Exercise → Restate word for word the entries below, starting with the line with "12 | 75.1 |" and continuing through the line with "buffers | 11 | 7 |". Include both of those lines and no others.

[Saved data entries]

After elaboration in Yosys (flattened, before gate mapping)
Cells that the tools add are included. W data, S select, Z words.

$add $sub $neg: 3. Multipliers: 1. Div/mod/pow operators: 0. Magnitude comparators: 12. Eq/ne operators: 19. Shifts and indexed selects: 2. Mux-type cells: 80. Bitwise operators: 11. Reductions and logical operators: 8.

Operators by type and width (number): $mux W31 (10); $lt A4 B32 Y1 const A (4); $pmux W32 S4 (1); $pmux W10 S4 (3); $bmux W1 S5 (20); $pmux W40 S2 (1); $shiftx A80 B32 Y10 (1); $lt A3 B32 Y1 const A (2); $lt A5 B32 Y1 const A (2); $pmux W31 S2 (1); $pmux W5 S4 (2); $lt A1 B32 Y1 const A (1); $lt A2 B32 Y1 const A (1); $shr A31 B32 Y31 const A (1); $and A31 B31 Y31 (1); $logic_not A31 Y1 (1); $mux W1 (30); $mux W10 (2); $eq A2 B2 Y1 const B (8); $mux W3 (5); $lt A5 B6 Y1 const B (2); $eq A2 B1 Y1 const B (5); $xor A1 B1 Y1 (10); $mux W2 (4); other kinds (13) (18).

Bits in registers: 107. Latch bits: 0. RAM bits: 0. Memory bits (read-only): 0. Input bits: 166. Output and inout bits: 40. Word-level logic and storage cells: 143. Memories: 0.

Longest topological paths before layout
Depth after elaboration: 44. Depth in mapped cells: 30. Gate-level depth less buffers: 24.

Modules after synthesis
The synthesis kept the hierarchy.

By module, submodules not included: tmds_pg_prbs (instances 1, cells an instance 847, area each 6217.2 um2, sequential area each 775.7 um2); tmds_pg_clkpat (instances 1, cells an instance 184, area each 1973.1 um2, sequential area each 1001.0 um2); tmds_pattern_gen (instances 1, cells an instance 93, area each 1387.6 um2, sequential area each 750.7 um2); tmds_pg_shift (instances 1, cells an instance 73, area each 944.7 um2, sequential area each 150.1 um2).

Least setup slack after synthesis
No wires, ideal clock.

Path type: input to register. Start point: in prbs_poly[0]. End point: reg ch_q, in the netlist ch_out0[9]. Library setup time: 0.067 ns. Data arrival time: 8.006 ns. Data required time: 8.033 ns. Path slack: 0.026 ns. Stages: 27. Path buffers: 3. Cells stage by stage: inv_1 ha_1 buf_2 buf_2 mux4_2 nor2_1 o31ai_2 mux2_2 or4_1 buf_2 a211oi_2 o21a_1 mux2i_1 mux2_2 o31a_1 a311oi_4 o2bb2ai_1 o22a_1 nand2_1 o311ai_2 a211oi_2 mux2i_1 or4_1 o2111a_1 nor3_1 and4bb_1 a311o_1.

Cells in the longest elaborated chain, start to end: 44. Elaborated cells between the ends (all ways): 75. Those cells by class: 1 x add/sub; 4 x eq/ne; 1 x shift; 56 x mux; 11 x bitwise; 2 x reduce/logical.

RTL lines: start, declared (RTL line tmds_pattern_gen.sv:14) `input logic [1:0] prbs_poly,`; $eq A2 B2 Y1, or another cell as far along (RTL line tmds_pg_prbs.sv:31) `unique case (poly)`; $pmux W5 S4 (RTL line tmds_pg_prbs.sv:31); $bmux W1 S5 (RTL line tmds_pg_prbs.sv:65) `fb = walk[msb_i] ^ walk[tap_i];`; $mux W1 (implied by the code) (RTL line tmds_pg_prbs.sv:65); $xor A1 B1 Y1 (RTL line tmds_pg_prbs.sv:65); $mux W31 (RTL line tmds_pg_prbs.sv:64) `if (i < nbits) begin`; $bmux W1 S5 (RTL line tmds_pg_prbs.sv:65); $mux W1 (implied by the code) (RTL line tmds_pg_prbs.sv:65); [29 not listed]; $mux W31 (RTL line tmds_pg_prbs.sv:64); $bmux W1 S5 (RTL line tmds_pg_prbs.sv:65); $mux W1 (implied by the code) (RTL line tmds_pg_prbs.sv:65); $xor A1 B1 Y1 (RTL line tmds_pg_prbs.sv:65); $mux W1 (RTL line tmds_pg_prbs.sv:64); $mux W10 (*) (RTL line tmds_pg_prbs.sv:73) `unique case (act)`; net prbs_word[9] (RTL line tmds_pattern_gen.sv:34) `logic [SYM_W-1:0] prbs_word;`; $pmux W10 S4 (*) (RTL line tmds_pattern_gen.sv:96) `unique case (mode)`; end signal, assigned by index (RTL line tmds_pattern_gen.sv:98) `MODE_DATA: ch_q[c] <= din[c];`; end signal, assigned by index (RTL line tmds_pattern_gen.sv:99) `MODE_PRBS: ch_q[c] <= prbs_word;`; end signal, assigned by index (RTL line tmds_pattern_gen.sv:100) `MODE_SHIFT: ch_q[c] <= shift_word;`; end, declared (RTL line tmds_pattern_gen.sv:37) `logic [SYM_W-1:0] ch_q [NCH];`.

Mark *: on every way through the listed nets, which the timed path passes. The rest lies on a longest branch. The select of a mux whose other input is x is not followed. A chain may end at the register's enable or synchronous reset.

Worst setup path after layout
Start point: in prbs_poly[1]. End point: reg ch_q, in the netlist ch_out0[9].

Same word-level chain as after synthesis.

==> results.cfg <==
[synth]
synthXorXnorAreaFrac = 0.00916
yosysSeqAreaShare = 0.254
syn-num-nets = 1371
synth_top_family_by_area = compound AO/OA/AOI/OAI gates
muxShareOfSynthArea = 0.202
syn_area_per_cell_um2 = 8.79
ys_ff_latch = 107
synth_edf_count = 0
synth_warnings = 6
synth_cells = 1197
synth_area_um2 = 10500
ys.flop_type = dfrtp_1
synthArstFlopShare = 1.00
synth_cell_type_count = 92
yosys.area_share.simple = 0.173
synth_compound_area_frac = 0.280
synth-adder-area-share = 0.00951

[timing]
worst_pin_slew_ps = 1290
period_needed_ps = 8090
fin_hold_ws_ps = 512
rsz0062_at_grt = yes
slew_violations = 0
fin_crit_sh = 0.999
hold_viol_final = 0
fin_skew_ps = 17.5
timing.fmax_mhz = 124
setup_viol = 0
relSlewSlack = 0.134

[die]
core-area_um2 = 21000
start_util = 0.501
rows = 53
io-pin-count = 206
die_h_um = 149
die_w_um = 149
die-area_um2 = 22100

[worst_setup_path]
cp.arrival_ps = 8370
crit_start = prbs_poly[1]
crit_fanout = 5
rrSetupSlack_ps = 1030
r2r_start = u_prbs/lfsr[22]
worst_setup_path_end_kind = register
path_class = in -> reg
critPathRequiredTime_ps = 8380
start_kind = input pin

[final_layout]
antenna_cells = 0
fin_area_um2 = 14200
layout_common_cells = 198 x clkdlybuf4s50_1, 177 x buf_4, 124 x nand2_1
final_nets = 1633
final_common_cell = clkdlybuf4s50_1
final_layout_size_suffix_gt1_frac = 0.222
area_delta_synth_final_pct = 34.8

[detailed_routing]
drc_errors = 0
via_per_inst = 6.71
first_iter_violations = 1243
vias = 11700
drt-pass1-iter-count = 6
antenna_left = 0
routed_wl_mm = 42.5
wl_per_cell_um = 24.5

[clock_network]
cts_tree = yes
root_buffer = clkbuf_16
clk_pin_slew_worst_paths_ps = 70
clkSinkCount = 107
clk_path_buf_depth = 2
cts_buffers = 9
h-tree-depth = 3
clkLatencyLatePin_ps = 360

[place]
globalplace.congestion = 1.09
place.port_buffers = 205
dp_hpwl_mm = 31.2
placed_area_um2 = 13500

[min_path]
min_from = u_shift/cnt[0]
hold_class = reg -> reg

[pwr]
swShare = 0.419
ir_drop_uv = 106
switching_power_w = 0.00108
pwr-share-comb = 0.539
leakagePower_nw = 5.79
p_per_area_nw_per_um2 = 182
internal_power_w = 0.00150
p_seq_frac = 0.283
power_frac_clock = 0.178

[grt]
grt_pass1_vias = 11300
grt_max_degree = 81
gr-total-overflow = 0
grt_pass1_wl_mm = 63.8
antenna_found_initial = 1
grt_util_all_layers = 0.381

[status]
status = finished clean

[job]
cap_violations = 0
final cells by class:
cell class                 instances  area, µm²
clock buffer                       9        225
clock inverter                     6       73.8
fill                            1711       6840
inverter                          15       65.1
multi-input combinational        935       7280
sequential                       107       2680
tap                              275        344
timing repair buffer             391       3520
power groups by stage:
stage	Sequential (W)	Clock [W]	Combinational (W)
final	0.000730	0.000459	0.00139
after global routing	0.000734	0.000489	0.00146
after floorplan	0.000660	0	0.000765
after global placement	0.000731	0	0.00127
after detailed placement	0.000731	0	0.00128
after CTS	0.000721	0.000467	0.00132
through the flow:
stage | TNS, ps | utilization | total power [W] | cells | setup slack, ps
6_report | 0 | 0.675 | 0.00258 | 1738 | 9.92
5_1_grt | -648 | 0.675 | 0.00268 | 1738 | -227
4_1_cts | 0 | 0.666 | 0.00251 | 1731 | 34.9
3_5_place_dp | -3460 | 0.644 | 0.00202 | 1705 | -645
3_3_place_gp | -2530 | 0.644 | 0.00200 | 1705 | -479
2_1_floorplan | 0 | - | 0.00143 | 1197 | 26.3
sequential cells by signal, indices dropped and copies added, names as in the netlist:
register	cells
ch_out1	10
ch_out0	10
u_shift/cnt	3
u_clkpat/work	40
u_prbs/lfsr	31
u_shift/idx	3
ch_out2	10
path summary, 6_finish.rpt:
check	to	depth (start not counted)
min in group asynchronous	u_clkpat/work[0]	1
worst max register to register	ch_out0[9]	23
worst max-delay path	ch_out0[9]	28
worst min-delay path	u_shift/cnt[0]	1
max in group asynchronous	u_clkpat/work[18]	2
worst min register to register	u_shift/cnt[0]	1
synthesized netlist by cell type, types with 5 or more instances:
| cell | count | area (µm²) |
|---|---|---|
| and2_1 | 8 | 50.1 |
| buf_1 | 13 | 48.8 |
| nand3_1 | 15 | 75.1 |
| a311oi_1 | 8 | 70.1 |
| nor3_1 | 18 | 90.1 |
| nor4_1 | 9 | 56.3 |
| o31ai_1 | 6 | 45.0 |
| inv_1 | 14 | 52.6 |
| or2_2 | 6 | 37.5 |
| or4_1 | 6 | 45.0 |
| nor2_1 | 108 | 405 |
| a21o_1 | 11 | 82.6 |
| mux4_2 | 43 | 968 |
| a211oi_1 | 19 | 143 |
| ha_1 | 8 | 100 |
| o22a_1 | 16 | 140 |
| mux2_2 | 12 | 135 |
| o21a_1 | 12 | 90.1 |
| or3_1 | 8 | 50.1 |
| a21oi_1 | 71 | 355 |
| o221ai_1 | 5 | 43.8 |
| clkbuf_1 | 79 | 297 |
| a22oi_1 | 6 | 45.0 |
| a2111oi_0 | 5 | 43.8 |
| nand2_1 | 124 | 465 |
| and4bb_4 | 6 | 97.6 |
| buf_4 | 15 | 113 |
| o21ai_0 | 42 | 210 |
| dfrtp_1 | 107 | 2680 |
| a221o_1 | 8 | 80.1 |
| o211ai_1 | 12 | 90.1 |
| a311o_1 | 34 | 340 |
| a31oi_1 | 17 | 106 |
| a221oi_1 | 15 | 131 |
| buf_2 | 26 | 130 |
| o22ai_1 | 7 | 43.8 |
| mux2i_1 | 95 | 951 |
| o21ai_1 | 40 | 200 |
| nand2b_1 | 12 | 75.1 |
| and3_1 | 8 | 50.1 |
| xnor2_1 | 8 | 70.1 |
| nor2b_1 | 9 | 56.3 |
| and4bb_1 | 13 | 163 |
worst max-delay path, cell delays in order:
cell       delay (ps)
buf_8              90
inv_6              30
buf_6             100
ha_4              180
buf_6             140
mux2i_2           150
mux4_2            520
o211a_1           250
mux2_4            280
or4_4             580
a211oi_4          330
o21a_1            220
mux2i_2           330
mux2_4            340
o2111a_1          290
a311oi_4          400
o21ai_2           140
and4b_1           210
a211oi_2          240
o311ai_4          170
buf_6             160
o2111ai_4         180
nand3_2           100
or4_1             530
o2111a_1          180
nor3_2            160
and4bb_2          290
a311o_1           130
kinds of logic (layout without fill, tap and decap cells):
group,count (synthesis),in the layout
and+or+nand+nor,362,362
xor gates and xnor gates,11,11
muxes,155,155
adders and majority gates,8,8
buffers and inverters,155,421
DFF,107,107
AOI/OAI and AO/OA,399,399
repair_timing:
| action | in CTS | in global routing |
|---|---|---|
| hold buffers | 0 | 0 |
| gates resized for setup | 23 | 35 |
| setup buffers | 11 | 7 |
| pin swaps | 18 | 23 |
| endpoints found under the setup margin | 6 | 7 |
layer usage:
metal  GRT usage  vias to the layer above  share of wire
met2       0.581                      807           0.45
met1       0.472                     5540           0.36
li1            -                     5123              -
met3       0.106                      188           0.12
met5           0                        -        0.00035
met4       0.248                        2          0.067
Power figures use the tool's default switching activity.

Answer box →
| nand2b_1 | 12 | 75.1 |
| and3_1 | 8 | 50.1 |
| xnor2_1 | 8 | 70.1 |
| nor2b_1 | 9 | 56.3 |
| and4bb_1 | 13 | 163 |
worst max-delay path, cell delays in order:
cell       delay (ps)
buf_8              90
inv_6              30
buf_6             100
ha_4              180
buf_6             140
mux2i_2           150
mux4_2            520
o211a_1           250
mux2_4            280
or4_4             580
a211oi_4          330
o21a_1            220
mux2i_2           330
mux2_4            340
o2111a_1          290
a311oi_4          400
o21ai_2           140
and4b_1           210
a211oi_2          240
o311ai_4          170
buf_6             160
o2111ai_4         180
nand3_2           100
or4_1             530
o2111a_1          180
nor3_2            160
and4bb_2          290
a311o_1           130
kinds of logic (layout without fill, tap and decap cells):
group,count (synthesis),in the layout
and+or+nand+nor,362,362
xor gates and xnor gates,11,11
muxes,155,155
adders and majority gates,8,8
buffers and inverters,155,421
DFF,107,107
AOI/OAI and AO/OA,399,399
repair_timing:
| action | in CTS | in global routing |
|---|---|---|
| hold buffers | 0 | 0 |
| gates resized for setup | 23 | 35 |
| setup buffers | 11 | 7 |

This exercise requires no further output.